Did you know that 1,000 children are infected with HIV every day, most of them through transmission of the virus at birth? HIV is both preventable and treatable.
HIV and AIDS have a devastating effect on children. They deprive children of parental care and protection. In 2009, there were an estimated 16.6 million children worldwide who had lost one or both parents to AIDS.
These children are often forced to replace parents as head of the household and care for younger siblings. This means they can't go to school and get an education because they're forced to work to support themselves and their family.
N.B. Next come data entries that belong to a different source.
`src/hw/rtl/lsbbp_pkg.sv`:
```
// Shared types and constants of the LSB-first bit packer.
`default_nettype none

package lsbbp_pkg;

	localparam int CODE_W            = 16;
	localparam int LEN_W             = 5;
	localparam int PEND_W            = 7;
	localparam int PCNT_W            = 3;
	localparam int ACC_W             = 24;
	localparam int NBYTES_W          = 2;
	localparam int MAX_CODE_BITS_DEF = 16;
	localparam int QUEUE_DEPTH       = 4;

	// one packed job: gathered bits and how many bytes leave from them
	typedef struct packed {
		logic [ACC_W-1:0]    acc;
		logic [NBYTES_W-1:0] nbytes;
		logic                last;
	} job_t;

	typedef struct packed {
		logic full;
		logic empty;
	} q_status_t;

endpackage

`default_nettype wire

```
`src/hw/rtl/lsb_first_bit_packer_unit.sv`:
```
// Top level of the LSB-first variable-length bit packer.
//
//  channel  | dir | fields (tdata / tuser / tlast)
//  ---------+-----+---------------------------------------------------------
//  s_axis   | in  | tdata: code_value[15:0], code_length[20:16]; tuser: flush
//  m_axis   | out | tdata: out_byte[7:0]; tlast: end_of_stream
//
// Each input transfer is taken while the job queue has room; its bytes (zero
// to three) then leave one per cycle from the output register while m_tready
// is high, so the byte-wide output port sets the sustained rate. Reset clears
// the pending bits, queue pointers and output valid. A stall on the output fills
// the queue, after which s_tready drops; items that produce no byte still need a
// free queue slot to be taken.
`default_nettype none

module lsb_first_bit_packer_unit
	import lsbbp_pkg::*;
#(
	parameter int MAX_CODE_BITS = MAX_CODE_BITS_DEF
) (
	input  wire logic        clk,
	input  wire logic        arst_n,
	input  wire logic        s_tvalid,
	output logic             s_tready,
	input  wire logic [23:0] s_tdata,   // code_value[15:0], code_length[20:16], zero pad
	input  wire logic        s_tuser,   // flush_request
	output logic             m_tvalid,
	input  wire logic        m_tready,
	output logic [7:0]       m_tdata,   // out_byte[7:0]
	output logic             m_tlast    // end_of_stream
);

	job_t      job;
	job_t      head;
	q_status_t qstat;
	logic      push;
	logic      pop;
	logic      unused_pad;

	// pad bits of the input word carry nothing
	assign unused_pad = ^s_tdata[23:21];

	lsbbp_front #(
		.MAX_CODE_BITS(MAX_CODE_BITS)
	) u_front (
		.clk          (clk),
		.arst_n       (arst_n),
		.in_valid     (s_tvalid),
		.code_value   (s_tdata[15:0]),
		.code_length  (s_tdata[20:16]),
		.flush_request(s_tuser),
		.in_ready     (s_tready),
		.qstat        (qstat),
		.push         (push),
		.job          (job)
	);

	// hold byte jobs so the front keeps accepting while the output stalls
	lsbbp_queue u_queue (
		.clk     (clk),
		.arst_n  (arst_n),
		.push    (push),
		.push_job(job),
		.pop     (pop),
		.head    (head),
		.qstat   (qstat)
	);

	// advance through each job one byte per output transfer
	lsbbp_back u_back (
		.clk      (clk),
		.arst_n   (arst_n),
		.head     (head),
		.qstat    (qstat),
		.pop      (pop),
		.out_valid(m_tvalid),
		.out_ready(m_tready),
		.out_byte (m_tdata),
		.out_last (m_tlast)
	);

endmodule

`default_nettype wire

```
`src/hw/rtl/lsbbp_front.sv`:
```
// Front end: accept codes, merge with pending bits, build byte jobs.
`default_nettype none

module lsbbp_front
	import lsbbp_pkg::*;
#(
	parameter int MAX_CODE_BITS = MAX_CODE_BITS_DEF
) (
	input  wire logic              clk,
	input  wire logic              arst_n,
	input  wire logic              in_valid,
	input  wire logic [CODE_W-1:0] code_value,
	input  wire logic [LEN_W-1:0]  code_length,
	input  wire logic              flush_request,
	output logic                   in_ready,
	input  wire q_status_t         qstat,
	output logic                   push,
	output job_t                   job
);

	localparam int CapBits = (MAX_CODE_BITS < CODE_W) ? MAX_CODE_BITS : CODE_W;
	localparam logic [LEN_W-1:0] CAP_LEN = LEN_W'(CapBits);

	logic [PEND_W-1:0]   pending_q;
	logic [PCNT_W-1:0]   pcount_q;
	logic [LEN_W-1:0]    len;
	logic [CODE_W-1:0]   code;
	logic [ACC_W-1:0]    acc;
	logic [LEN_W-1:0]    count;
	logic [NBYTES_W-1:0] nfull;
	logic                rem_nz;
	logic [NBYTES_W-1:0] nbytes;
	logic [PEND_W-1:0]   pending_d;
	logic                accept;

	always_comb begin
		len    = (code_length > CAP_LEN) ? CAP_LEN : code_length;
		code   = code_value & ~({CODE_W{1'b1}} << len);
		acc    = {{(ACC_W-PEND_W){1'b0}}, pending_q}
		       | ({{(ACC_W-CODE_W){1'b0}}, code} << pcount_q);
		count  = {{(LEN_W-PCNT_W){1'b0}}, pcount_q} + len;
		nfull  = count[LEN_W-1:3];
		rem_nz = |count[2:0];
		if (!flush_request) begin
			nbytes = nfull;
		end else if (rem_nz) begin
			nbytes = nfull + 2'd1;
		end else if (nfull == 2'd0) begin
			nbytes = 2'd1;
		end else begin
			nbytes = nfull;
		end
		// leftover bits start right after the last full byte
		case (nfull)
			2'd0:    pending_d = acc[6:0];
			2'd1:    pending_d = acc[14:8];
			2'd2:    pending_d = acc[22:16];
			default: pending_d = '0;
		endcase
	end

	assign in_ready   = !qstat.full;
	assign accept     = in_valid && in_ready;
	assign push       = accept && (nbytes != '0);
	assign job.acc    = acc;
	assign job.nbytes = nbytes;
	assign job.last   = flush_request;

	always_ff @(posedge clk or negedge arst_n) begin
		if (!arst_n) begin
			pending_q <= '0;
			pcount_q  <= '0;
		end else if (accept) begin
			pending_q <= flush_request ? '0 : pending_d;
			pcount_q  <= flush_request ? '0 : count[PCNT_W-1:0];
		end
	end

endmodule

`default_nettype wire

```
`src/hw/rtl/lsbbp_queue.sv`:
```
// Short job queue between front and back ends.
`default_nettype none

module lsbbp_queue
	import lsbbp_pkg::*;
(
	input  wire logic clk,
	input  wire logic arst_n,
	input  wire logic push,
	input  wire job_t push_job,
	input  wire logic pop,
	output job_t      head,
	output q_status_t qstat
);

	localparam int PtrW = (QUEUE_DEPTH > 1) ? $clog2(QUEUE_DEPTH) : 1;
	localparam int CntW = $clog2(QUEUE_DEPTH + 1);
	localparam logic [CntW-1:0] DEPTH_C = CntW'(QUEUE_DEPTH);
	localparam logic [PtrW-1:0] LAST_PTR = PtrW'(QUEUE_DEPTH - 1);

	job_t            slot_q [QUEUE_DEPTH];
	logic [PtrW-1:0] wptr_q;
	logic [PtrW-1:0] rptr_q;
	logic [CntW-1:0] cnt_q;

	assign head        = slot_q[rptr_q];
	assign qstat.full  = (cnt_q == DEPTH_C);
	assign qstat.empty = (cnt_q == '0);

	always_ff @(posedge clk) begin
		if (push) begin
			slot_q[wptr_q] <= push_job;
		end
	end

	always_ff @(posedge clk or negedge arst_n) begin
		if (!arst_n) begin
			wptr_q <= '0;
			rptr_q <= '0;
			cnt_q  <= '0;
		end else begin
			if (push) begin
				wptr_q <= (wptr_q == LAST_PTR) ? '0 : wptr_q + 1'b1;
			end
			if (pop) begin
				rptr_q <= (rptr_q == LAST_PTR) ? '0 : rptr_q + 1'b1;
			end
			if (push && !pop) begin
				cnt_q <= cnt_q + 1'b1;
			end else if (pop && !push) begin
				cnt_q <= cnt_q - 1'b1;
			end
		end
	end

	a_no_push_full: assert property (@(posedge clk) disable iff (!arst_n)
		push |-> !qstat.full) else $error("push into full job queue");
	a_no_pop_empty: assert property (@(posedge clk) disable iff (!arst_n)
		pop |-> !qstat.empty) else $error("pop from empty job queue");
	a_cnt_bound: assert property (@(posedge clk) disable iff (!arst_n)
		cnt_q <= DEPTH_C) else $error("job queue count overrun");

endmodule

`default_nettype wire

```
`src/hw/rtl/lsbbp_back.sv`:
```
// Back end: send the bytes of each job through the output register.
`default_nettype none

module lsbbp_back
	import lsbbp_pkg::*;
(
	input  wire logic      clk,
	input  wire logic      arst_n,
	input  wire job_t      head,
	input  wire q_status_t qstat,
	output logic           pop,
	output logic           out_valid,
	input  wire logic      out_ready,
	output logic [7:0]     out_byte,
	output logic           out_last
);

	logic [NBYTES_W-1:0] idx_q;
	logic                valid_q;
	logic [7:0]          byte_q;
	logic                last_q;
	logic                load;
	logic                last_byte;
	logic [7:0]          sel_byte;

	always_comb begin
		case (idx_q)
			2'd0:    sel_byte = head.acc[7:0];
			2'd1:    sel_byte = head.acc[15:8];
			2'd2:    sel_byte = head.acc[23:16];
			default: sel_byte = '0;
		endcase
	end

	assign load      = (!valid_q || out_ready) && !qstat.empty;
	assign last_byte = (idx_q == head.nbytes - 2'd1);
	assign pop       = load && last_byte;
	assign out_valid = valid_q;
	assign out_byte  = byte_q;
	assign out_last  = last_q;

	always_ff @(posedge clk) begin
		if (load) begin
			byte_q <= sel_byte;
			last_q <= head.last && last_byte;
		end
	end

	always_ff @(posedge clk or negedge arst_n) begin
		if (!arst_n) begin
			valid_q <= 1'b0;
			idx_q   <= '0;
		end else begin
			if (load) begin
				valid_q <= 1'b1;
				idx_q   <= last_byte ? '0 : idx_q + 2'd1;
			end else if (out_ready) begin
				valid_q <= 1'b0;
			end
		end
	end

	a_mid_job_held: assert property (@(posedge clk) disable iff (!arst_n)
		(idx_q != '0) |-> !qstat.empty) else $error("job left queue mid-way");

endmodule

`default_nettype wire
```
==> src/rtl/ipid_pkg.sv <==
// Shared types and constants for the incremental PID controller with integral separation.
package ipid_pkg;

  localparam int ERR_W      = 17;
  localparam int DIFF_W     = 18;
  localparam int DDIFF_W    = 19;
  localparam int GAIN_W     = 16;
  localparam int DRIVE_W    = 32;
  localparam int PROD_W     = 36;
  localparam int SUM_W      = 38;
  localparam int CFG_IDX_W  = 3;
  localparam int CFG_DATA_W = 32;

  localparam logic [1:0] OP_UPDATE = 2'd0;
  localparam logic [1:0] OP_CLEAR  = 2'd1;
  localparam logic [1:0] OP_PRESET = 2'd2;

  localparam logic [CFG_IDX_W-1:0] REG_GAIN_P        = 3'd0;
  localparam logic [CFG_IDX_W-1:0] REG_GAIN_I        = 3'd1;
  localparam logic [CFG_IDX_W-1:0] REG_GAIN_D        = 3'd2;
  localparam logic [CFG_IDX_W-1:0] REG_TARGET        = 3'd3;
  localparam logic [CFG_IDX_W-1:0] REG_DRIVE_FLOOR   = 3'd4;
  localparam logic [CFG_IDX_W-1:0] REG_DRIVE_CEILING = 3'd5;
  localparam logic [CFG_IDX_W-1:0] REG_SEP_LIMIT     = 3'd6;

  typedef enum logic [1:0] {
    BASE_DRIVE = 2'd0,
    BASE_ZERO  = 2'd1,
    BASE_LOAD  = 2'd2,
    BASE_KEEP  = 2'd3
  } base_sel_t;

  typedef struct packed {
    logic [1:0]                opcode;
    logic signed [15:0]        measurement;
    logic signed [DRIVE_W-1:0] preset_value;
  } in_item_t;

  typedef struct packed {
    logic signed [DRIVE_W-1:0] drive;
    logic                      pd_mode;
  } out_item_t;

  typedef struct packed {
    logic [GAIN_W-1:0]         gain_p;
    logic [GAIN_W-1:0]         gain_i;
    logic [GAIN_W-1:0]         gain_d;
    logic signed [15:0]        target;
    logic signed [DRIVE_W-1:0] drive_floor;
    logic signed [DRIVE_W-1:0] drive_ceiling;
    logic [15:0]               separation_limit;
  } cfg_t;

  typedef struct packed {
    base_sel_t                 base_sel;
    logic                      pd_mode;
    logic signed [DIFF_W-1:0]  term_p;
    logic signed [ERR_W-1:0]   term_i;
    logic signed [DDIFF_W-1:0] term_d;
    logic signed [DRIVE_W-1:0] load;
  } cmd_t;

  typedef struct packed {
    logic full;
    logic empty;
  } q_stat_t;

  typedef struct packed {
    logic busy;
  } back_stat_t;

endpackage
Millions of young people also face the risk of contracting HIV themselves - HIV is increasingly concentrated among young people, particularly girls. In 2010, there were 390,000 children under the age of 15 infected with HIV, and in 2008 young people aged 15 to 24 accounted for around 40% of all new adult HIV infections worldwide.
How UNICEF is helping
UNICEF works with communities and governments around the world to prevent new infections among young people, and eliminate mother-to-child transmission of HIV. We also protect and support children who've lost parents to AIDS.
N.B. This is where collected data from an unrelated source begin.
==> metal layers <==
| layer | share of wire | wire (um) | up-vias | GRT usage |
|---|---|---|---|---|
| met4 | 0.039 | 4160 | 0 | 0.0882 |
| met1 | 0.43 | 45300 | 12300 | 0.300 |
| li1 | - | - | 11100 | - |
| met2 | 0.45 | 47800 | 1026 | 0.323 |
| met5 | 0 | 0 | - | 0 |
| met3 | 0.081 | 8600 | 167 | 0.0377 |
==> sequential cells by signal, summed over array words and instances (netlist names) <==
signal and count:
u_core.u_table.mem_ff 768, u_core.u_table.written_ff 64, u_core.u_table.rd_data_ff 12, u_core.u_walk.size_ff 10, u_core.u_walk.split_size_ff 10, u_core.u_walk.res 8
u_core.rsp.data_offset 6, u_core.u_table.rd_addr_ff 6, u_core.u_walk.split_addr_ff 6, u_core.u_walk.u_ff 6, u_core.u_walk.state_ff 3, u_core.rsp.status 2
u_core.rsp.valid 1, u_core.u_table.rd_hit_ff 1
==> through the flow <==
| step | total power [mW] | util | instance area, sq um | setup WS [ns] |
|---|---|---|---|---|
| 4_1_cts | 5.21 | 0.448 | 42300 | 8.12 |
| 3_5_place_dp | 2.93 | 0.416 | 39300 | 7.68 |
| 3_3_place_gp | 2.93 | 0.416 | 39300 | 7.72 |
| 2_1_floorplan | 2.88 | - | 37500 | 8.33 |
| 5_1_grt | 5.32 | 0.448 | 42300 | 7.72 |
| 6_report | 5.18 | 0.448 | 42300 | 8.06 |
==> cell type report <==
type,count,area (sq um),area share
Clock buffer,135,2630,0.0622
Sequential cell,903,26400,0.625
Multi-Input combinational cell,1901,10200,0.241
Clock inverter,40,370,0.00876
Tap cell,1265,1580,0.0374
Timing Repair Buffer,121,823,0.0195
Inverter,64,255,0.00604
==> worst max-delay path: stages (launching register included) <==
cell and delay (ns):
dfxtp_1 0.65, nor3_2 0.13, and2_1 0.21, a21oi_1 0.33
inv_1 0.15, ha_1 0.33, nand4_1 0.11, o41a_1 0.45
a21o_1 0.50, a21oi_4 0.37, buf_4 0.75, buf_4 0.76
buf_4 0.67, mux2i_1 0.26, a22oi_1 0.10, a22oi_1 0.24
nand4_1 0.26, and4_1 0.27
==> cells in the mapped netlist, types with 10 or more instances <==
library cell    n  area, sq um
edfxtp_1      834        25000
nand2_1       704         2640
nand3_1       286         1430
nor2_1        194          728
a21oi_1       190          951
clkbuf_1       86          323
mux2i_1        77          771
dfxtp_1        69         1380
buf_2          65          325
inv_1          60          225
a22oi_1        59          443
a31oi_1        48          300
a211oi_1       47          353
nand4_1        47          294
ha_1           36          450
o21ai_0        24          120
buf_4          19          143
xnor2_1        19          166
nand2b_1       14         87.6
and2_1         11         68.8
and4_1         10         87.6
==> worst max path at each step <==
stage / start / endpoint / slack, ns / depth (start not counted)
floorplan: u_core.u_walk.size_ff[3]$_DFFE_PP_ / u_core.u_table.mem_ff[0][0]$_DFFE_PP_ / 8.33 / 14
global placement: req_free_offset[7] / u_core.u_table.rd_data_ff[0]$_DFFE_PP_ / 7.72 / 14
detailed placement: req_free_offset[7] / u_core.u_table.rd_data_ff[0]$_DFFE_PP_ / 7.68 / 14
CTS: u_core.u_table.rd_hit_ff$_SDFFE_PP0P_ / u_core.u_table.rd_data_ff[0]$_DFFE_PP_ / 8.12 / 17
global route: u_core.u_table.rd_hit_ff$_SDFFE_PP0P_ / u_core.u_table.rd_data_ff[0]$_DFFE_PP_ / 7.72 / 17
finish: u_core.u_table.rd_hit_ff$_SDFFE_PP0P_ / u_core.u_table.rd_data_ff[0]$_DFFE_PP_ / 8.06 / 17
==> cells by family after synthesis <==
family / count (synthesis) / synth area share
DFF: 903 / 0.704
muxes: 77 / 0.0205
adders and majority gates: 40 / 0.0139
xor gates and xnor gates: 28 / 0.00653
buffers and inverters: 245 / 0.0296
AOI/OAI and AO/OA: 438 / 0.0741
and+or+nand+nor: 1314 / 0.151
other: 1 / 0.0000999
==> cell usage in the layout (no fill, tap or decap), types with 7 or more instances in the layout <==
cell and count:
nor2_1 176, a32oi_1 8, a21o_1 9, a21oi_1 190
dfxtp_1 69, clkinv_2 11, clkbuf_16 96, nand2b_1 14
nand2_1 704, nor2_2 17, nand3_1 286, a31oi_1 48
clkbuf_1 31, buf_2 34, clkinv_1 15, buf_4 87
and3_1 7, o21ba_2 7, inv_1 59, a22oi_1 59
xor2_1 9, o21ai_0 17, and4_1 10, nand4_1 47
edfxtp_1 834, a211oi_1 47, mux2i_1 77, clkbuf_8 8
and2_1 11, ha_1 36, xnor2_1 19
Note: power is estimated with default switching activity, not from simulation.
We provide communities with a basic education, including knowledge about sexuality and HIV, can make a big difference in preventing HIV and AIDS. We also support programmes to educate young people about HIV, sex and relationships through schools, the media and social clubs.
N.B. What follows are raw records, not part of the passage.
$ cat src/sv/nnis_pkg.sv
// Shared widths, codes and types of the nearest-neighbour image scaler.
package nnis_pkg;

  // Default store and destination limits for the top-level parameters.
  localparam int unsigned SRC_MAX_SIDE_DEF  = 128;
  localparam int unsigned DEST_MAX_SIDE_DEF = 4096;

  // Field widths.
  localparam int unsigned SRC_SIZE_W  = 8;
  localparam int unsigned DST_SIZE_W  = 13;
  localparam int unsigned SRC_COORD_W = 7;
  localparam int unsigned DST_COORD_W = 12;
  localparam int unsigned PIXEL_W     = 32;
  localparam int unsigned STATUS_W    = 2;

  // Scaling datapath: product of a destination coordinate and a source size,
  // and a quotient that always stays below the source size.
  localparam int unsigned PROD_W = DST_COORD_W + SRC_SIZE_W;
  localparam int unsigned QUO_W  = SRC_SIZE_W;
  localparam int unsigned CNT_W  = $clog2(QUO_W + 1);

  // Stream packing.
  localparam int unsigned IN_SRC_COL_LSB  = 0;
  localparam int unsigned IN_SRC_ROW_LSB  = IN_SRC_COL_LSB + SRC_COORD_W;
  localparam int unsigned IN_PIXEL_LSB    = IN_SRC_ROW_LSB + SRC_COORD_W;
  localparam int unsigned IN_DST_COL_LSB  = IN_PIXEL_LSB + PIXEL_W;
  localparam int unsigned IN_DST_ROW_LSB  = IN_DST_COL_LSB + DST_COORD_W;
  localparam int unsigned IN_USED_W       = IN_DST_ROW_LSB + DST_COORD_W;
  localparam int unsigned IN_TDATA_W      = ((IN_USED_W + 7) / 8) * 8;
  localparam int unsigned IN_TUSER_W      = 1;
  localparam int unsigned OUT_TDATA_W     = PIXEL_W;
  localparam int unsigned OUT_TUSER_W     = STATUS_W;

  // Configuration port.
  localparam int unsigned CFG_ADDR_W = 8;
  localparam int unsigned CFG_DATA_W = 32;

  localparam logic [CFG_ADDR_W-1:0] REG_SRC_WIDTH  = CFG_ADDR_W'(0);
  localparam logic [CFG_ADDR_W-1:0] REG_SRC_HEIGHT = CFG_ADDR_W'(1);
  localparam logic [CFG_ADDR_W-1:0] REG_DST_WIDTH  = CFG_ADDR_W'(2);
  localparam logic [CFG_ADDR_W-1:0] REG_DST_HEIGHT = CFG_ADDR_W'(3);

  // Request kinds.
  localparam logic OP_WRITE = 1'b0;
  localparam logic OP_FETCH = 1'b1;

  // Result status codes.
  localparam logic [STATUS_W-1:0] ST_DELIVERED = STATUS_W'(0);
  localparam logic [STATUS_W-1:0] ST_WRITTEN   = STATUS_W'(1);
  localparam logic [STATUS_W-1:0] ST_REJECTED  = STATUS_W'(2);

  // Request into the shared scaling divider.
  typedef struct packed {
    logic                   start;
    logic [DST_COORD_W-1:0] coord;
    logic [SRC_SIZE_W-1:0]  src_size;
    logic [DST_SIZE_W-1:0]  dst_size;
  } div_req_t;

  // Answer from the shared scaling divider.
  typedef struct packed {
    logic             done;
    logic [QUO_W-1:0] quot;
  } div_rsp_t;

endpackage

$ cat src/sv/nnis_div.sv
// Shared scaling unit: coord * src_size / dst_size by restoring division.
module nnis_div (
  input  logic              clk_i,
  input  logic              rst_ni,
  input  nnis_pkg::div_req_t req_i,
  output nnis_pkg::div_rsp_t rsp_o
);

  logic [nnis_pkg::PROD_W-1:0]     prod;
  logic [nnis_pkg::DST_SIZE_W-1:0] rem_q;
  logic [nnis_pkg::QUO_W-1:0]      quo_q;
  logic [nnis_pkg::DST_SIZE_W-1:0] dsz_q;
  logic [nnis_pkg::CNT_W-1:0]      cnt_q;
  logic                            busy_q;
  logic                            done_q;
  logic [nnis_pkg::DST_SIZE_W:0]   trial;
  logic [nnis_pkg::DST_SIZE_W:0]   diff;
  logic                            fits;

  // The product feeds the divider straight away; its upper part is already
  // below the divisor because the coordinate is below the destination size.
  assign prod = nnis_pkg::PROD_W'(req_i.coord) * nnis_pkg::PROD_W'(req_i.src_size);

  // One quotient bit per cycle.
  assign trial = {rem_q, quo_q[nnis_pkg::QUO_W-1]};
  assign diff  = trial - {1'b0, dsz_q};
  assign fits  = trial >= {1'b0, dsz_q};

  // Sequencing of the iterations.
  always_ff @(posedge clk_i or negedge rst_ni) begin
    if (!rst_ni) begin
      busy_q <= 1'b0;
      done_q <= 1'b0;
      cnt_q  <= '0;
    end else begin
      done_q <= 1'b0;
      if (req_i.start) begin
        busy_q <= 1'b1;
        cnt_q  <= nnis_pkg::CNT_W'(nnis_pkg::QUO_W);
      end else if (busy_q) begin
        cnt_q <= cnt_q - nnis_pkg::CNT_W'(1);
        if (cnt_q == nnis_pkg::CNT_W'(1)) begin
          busy_q <= 1'b0;
          done_q <= 1'b1;
        end
      end
    end
  end

  // Remainder and quotient shift register.
  always_ff @(posedge clk_i) begin
    if (req_i.start) begin
      rem_q <= nnis_pkg::DST_SIZE_W'(prod[nnis_pkg::PROD_W-1:nnis_pkg::QUO_W]);
      quo_q <= prod[nnis_pkg::QUO_W-1:0];
      dsz_q <= req_i.dst_size;
    end else if (busy_q) begin
      if (fits) begin
        rem_q <= diff[nnis_pkg::DST_SIZE_W-1:0];
      end else begin
        rem_q <= trial[nnis_pkg::DST_SIZE_W-1:0];
      end
      quo_q <= {quo_q[nnis_pkg::QUO_W-2:0], fits};
    end
  end

  assign rsp_o.done = done_q;
  assign rsp_o.quot = quo_q;

endmodule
In addition, UNICEF is working to ensure that all pregnant women with HIV receive the right medicine and care to prevent them passing HIV onto their baby. Our aim is to eliminate mother-to-child transmission of HIV by 2015.
With your donations and support between 2005 and 2010, our AIDS campaign helped to:
- Decrease the number of children infected with HIV from approximately 500,000 to 370,000 per year
- Increase the number of HIV-positive children on life-saving treatment from less than 50,000 to more 350,000
- Reduce AIDS-related deaths among children under 15 by 19%
Despite these achievements, so much still needs to be done to protect, treat and support children affected by HIV and AIDS.